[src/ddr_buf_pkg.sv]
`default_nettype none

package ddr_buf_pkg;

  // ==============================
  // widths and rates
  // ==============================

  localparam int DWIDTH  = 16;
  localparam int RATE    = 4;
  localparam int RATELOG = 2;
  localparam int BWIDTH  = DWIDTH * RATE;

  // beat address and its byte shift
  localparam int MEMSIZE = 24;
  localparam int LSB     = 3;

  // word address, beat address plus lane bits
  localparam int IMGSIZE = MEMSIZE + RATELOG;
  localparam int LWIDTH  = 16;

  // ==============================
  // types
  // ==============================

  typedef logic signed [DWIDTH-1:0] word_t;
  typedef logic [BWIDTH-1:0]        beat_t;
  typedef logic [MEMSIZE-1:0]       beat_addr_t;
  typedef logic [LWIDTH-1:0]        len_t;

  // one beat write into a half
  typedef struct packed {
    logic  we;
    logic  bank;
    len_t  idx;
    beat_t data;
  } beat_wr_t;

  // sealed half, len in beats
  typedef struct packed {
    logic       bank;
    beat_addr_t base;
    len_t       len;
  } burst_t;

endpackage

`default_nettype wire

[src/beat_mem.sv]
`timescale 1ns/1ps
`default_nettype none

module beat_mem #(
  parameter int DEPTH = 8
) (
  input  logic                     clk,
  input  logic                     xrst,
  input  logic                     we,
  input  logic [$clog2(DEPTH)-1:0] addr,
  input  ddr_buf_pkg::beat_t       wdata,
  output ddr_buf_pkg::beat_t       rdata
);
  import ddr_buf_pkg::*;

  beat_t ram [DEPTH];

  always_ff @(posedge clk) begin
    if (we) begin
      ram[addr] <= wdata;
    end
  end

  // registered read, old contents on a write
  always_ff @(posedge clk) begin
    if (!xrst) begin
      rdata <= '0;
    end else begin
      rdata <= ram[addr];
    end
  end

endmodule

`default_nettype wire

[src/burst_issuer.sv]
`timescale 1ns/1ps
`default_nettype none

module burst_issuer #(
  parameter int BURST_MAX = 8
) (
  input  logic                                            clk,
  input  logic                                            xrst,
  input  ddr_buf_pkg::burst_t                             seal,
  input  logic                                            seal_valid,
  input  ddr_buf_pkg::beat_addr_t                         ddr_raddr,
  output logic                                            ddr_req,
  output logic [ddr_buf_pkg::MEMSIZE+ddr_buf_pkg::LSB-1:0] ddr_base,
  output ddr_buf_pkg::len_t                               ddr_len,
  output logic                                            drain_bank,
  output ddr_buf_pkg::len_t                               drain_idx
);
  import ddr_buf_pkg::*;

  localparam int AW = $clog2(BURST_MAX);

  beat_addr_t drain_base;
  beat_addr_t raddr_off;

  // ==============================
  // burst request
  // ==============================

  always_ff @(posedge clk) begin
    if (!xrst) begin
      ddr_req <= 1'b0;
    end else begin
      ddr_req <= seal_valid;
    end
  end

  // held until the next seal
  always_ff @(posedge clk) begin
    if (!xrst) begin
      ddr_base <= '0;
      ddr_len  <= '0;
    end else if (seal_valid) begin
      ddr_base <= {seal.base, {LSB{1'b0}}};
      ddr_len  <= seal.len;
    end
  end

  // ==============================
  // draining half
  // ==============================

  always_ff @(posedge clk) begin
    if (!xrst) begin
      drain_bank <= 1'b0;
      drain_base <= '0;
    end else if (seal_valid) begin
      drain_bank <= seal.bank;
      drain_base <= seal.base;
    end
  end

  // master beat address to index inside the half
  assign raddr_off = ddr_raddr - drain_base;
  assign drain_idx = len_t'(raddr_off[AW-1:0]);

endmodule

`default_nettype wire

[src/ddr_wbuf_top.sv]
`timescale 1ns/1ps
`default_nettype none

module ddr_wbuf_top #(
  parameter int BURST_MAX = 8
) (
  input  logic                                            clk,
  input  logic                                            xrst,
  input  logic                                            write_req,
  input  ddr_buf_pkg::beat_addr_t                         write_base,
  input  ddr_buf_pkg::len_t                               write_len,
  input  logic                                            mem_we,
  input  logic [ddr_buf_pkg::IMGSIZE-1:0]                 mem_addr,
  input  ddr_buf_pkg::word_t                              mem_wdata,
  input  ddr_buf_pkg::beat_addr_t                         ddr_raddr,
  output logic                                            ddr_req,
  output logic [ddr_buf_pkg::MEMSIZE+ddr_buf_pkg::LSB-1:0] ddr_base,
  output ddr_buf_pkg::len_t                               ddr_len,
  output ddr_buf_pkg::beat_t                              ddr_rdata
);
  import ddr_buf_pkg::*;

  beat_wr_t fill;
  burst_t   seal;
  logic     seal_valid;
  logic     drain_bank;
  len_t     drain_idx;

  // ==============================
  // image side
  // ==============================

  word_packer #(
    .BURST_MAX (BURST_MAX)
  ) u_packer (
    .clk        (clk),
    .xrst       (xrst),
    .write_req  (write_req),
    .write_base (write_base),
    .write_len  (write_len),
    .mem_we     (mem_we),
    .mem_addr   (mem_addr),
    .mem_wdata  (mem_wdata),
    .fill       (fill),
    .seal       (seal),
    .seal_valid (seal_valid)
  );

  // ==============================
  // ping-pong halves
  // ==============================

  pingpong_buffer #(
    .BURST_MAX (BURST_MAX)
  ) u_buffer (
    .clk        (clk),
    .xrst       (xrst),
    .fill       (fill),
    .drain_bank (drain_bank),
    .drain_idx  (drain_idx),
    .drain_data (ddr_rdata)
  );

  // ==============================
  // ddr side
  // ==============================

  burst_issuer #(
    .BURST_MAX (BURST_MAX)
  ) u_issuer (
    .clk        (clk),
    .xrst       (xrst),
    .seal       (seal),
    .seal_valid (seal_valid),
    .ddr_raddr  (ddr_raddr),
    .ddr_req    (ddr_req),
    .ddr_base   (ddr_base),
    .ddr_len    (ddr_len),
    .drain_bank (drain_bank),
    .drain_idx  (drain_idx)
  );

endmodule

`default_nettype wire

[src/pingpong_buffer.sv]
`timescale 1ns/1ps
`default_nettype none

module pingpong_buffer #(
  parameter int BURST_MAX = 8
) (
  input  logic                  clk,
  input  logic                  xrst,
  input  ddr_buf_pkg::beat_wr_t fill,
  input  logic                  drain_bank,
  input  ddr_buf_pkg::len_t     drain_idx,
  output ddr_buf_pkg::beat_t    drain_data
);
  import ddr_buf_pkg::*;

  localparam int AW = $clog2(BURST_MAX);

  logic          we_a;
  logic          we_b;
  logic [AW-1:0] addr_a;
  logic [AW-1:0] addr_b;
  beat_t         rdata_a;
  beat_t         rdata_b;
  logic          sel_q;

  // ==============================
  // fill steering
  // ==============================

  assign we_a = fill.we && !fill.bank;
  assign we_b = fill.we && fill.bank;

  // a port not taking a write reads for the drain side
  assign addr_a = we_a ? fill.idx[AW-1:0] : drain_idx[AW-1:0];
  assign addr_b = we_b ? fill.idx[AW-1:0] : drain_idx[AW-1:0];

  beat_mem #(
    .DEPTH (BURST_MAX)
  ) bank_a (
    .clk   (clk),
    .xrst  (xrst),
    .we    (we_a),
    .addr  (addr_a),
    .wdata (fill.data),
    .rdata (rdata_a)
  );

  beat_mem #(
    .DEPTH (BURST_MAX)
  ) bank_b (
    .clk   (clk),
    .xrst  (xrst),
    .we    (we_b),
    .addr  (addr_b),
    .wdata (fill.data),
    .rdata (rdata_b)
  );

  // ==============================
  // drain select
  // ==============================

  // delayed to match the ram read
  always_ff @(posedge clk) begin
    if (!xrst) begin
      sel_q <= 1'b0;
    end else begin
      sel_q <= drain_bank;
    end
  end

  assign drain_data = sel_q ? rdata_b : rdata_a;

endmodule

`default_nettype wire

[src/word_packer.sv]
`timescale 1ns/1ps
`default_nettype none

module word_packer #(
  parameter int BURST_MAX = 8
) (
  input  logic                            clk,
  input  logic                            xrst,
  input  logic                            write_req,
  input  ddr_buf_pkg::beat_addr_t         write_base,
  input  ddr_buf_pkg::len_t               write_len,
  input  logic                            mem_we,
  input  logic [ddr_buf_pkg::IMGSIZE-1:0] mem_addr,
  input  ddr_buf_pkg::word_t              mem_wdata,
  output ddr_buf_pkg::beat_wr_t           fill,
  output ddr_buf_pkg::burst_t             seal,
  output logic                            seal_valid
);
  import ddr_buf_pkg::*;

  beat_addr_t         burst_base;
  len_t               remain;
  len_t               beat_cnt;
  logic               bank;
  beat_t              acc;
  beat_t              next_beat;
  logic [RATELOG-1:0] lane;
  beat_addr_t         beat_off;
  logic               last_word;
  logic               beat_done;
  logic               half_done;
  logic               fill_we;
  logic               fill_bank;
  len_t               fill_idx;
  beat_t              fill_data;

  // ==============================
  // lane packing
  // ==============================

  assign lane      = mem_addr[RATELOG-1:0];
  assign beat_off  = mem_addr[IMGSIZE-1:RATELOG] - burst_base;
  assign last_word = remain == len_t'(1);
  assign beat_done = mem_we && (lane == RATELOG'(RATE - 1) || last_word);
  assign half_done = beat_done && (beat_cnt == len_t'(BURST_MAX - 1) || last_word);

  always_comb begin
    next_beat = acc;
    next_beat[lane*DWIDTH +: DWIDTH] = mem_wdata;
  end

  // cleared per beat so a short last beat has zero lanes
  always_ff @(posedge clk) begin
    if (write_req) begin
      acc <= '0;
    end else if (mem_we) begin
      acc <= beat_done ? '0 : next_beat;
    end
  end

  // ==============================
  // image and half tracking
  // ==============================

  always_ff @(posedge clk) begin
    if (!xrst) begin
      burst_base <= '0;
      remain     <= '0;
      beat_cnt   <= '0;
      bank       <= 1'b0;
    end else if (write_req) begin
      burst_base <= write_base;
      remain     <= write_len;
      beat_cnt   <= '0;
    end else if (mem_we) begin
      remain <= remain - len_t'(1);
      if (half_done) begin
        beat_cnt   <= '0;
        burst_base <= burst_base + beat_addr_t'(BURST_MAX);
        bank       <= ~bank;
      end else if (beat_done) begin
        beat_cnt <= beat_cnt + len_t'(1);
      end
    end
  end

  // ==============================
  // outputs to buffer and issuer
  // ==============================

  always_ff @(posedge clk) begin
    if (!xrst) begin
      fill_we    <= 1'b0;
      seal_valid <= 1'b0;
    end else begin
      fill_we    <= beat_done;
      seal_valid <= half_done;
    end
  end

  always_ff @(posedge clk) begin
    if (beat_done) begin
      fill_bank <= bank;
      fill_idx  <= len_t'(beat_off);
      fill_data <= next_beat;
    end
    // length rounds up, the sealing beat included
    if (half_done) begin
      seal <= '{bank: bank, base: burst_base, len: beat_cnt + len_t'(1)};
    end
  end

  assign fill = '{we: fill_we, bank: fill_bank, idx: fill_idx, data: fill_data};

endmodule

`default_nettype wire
━━━
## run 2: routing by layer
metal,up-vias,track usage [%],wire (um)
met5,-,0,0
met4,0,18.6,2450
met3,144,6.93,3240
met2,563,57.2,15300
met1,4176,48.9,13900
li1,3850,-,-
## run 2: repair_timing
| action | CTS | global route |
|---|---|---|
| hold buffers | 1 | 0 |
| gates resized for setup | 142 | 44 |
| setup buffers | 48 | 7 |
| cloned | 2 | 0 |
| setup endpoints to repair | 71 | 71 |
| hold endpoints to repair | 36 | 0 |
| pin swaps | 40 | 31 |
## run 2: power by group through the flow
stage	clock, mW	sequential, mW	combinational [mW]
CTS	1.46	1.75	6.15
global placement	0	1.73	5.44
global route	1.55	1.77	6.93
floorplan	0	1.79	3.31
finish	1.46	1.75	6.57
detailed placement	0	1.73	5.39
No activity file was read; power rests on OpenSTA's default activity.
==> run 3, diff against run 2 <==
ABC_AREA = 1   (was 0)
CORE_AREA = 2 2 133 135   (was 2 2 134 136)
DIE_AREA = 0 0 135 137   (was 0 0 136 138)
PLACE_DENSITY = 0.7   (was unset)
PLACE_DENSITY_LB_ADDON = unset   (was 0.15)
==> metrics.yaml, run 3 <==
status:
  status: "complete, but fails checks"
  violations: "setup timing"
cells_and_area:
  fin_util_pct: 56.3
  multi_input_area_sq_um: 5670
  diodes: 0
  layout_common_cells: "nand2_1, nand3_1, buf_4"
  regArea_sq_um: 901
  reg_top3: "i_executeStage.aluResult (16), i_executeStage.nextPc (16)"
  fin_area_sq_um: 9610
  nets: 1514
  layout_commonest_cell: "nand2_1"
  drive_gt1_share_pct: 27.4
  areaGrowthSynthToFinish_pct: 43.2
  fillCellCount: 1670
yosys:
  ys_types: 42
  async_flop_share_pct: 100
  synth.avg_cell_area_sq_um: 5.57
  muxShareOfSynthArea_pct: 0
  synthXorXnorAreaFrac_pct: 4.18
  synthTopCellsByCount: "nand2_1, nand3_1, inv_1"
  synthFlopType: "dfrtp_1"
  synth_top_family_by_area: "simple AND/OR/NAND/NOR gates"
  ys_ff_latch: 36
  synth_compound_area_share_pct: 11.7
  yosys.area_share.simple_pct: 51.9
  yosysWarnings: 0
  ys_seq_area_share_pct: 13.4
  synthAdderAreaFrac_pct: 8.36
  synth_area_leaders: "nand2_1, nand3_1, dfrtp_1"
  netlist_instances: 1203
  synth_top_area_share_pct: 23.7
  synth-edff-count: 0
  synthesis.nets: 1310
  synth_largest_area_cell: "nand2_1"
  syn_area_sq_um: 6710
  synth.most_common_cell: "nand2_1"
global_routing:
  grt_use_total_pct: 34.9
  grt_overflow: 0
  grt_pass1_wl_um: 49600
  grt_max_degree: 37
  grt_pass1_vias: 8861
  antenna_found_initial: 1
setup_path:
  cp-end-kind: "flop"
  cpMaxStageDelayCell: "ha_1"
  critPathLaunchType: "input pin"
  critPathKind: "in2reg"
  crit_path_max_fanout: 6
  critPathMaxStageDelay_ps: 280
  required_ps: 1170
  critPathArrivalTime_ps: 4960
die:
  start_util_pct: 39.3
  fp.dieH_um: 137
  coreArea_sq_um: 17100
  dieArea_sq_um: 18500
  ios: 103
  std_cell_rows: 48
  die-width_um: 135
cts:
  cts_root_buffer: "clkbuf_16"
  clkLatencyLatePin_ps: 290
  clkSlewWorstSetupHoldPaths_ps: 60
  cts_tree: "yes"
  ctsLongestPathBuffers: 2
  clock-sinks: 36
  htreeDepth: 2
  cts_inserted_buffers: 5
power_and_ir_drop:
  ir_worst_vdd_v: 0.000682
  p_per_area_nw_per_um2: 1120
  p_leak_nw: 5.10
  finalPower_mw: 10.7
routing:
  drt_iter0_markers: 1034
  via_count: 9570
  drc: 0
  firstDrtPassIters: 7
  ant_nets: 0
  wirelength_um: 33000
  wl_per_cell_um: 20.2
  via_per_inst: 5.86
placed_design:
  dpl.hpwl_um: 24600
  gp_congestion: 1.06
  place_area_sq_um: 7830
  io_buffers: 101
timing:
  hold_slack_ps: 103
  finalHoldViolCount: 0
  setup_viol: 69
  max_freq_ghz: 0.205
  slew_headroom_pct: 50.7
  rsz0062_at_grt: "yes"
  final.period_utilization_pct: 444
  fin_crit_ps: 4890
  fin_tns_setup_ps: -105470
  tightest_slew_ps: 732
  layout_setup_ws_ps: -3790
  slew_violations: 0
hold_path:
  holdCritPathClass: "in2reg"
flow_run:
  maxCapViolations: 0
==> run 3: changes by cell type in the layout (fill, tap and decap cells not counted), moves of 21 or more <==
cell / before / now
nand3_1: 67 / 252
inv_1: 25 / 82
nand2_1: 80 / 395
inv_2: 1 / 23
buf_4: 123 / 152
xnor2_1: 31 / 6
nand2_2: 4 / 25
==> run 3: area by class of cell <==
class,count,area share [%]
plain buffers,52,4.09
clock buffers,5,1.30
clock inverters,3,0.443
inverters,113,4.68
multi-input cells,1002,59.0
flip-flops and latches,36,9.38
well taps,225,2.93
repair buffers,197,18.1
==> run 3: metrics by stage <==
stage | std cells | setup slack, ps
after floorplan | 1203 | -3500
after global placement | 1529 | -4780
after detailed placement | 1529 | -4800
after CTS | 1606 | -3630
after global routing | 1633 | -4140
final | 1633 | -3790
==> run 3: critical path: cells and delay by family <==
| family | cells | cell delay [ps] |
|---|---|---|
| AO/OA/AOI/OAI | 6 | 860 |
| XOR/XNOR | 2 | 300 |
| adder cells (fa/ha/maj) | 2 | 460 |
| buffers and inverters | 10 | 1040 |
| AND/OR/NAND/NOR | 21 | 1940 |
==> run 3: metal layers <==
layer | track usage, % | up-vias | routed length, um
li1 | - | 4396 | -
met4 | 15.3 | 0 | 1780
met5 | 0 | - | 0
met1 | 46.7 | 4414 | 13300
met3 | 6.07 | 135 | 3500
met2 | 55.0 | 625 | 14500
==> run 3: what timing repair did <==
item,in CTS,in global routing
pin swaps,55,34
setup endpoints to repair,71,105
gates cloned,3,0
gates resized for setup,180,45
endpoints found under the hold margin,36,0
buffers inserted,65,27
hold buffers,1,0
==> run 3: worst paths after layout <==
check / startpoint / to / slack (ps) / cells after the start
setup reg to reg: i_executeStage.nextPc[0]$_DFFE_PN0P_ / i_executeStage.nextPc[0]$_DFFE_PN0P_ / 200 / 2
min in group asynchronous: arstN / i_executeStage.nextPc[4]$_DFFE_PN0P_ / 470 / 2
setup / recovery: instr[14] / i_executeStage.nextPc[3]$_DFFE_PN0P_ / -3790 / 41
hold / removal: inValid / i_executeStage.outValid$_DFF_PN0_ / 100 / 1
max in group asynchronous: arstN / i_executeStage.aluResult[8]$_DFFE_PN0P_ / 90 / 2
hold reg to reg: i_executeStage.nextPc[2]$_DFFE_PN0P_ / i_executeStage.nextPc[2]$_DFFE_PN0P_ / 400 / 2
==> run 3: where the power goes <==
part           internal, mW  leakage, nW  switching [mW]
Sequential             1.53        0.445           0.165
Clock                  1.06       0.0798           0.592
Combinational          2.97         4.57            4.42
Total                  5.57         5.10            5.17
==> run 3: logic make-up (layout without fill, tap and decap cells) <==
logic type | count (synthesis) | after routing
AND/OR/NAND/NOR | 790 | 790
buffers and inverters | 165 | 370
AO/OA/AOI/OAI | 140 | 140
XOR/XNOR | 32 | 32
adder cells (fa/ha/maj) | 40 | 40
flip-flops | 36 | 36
━━━
Work item:
Please give back exactly the lines of this listing beginning at the line with "li1 | - | 4396" and ending with the line with "gates cloned,3,0", both included, and nothing else.

Expected output:
li1 | - | 4396 | -
met4 | 15.3 | 0 | 1780
met5 | 0 | - | 0
met1 | 46.7 | 4414 | 13300
met3 | 6.07 | 135 | 3500
met2 | 55.0 | 625 | 14500
==> run 3: what timing repair did <==
item,in CTS,in global routing
pin swaps,55,34
setup endpoints to repair,71,105
gates cloned,3,0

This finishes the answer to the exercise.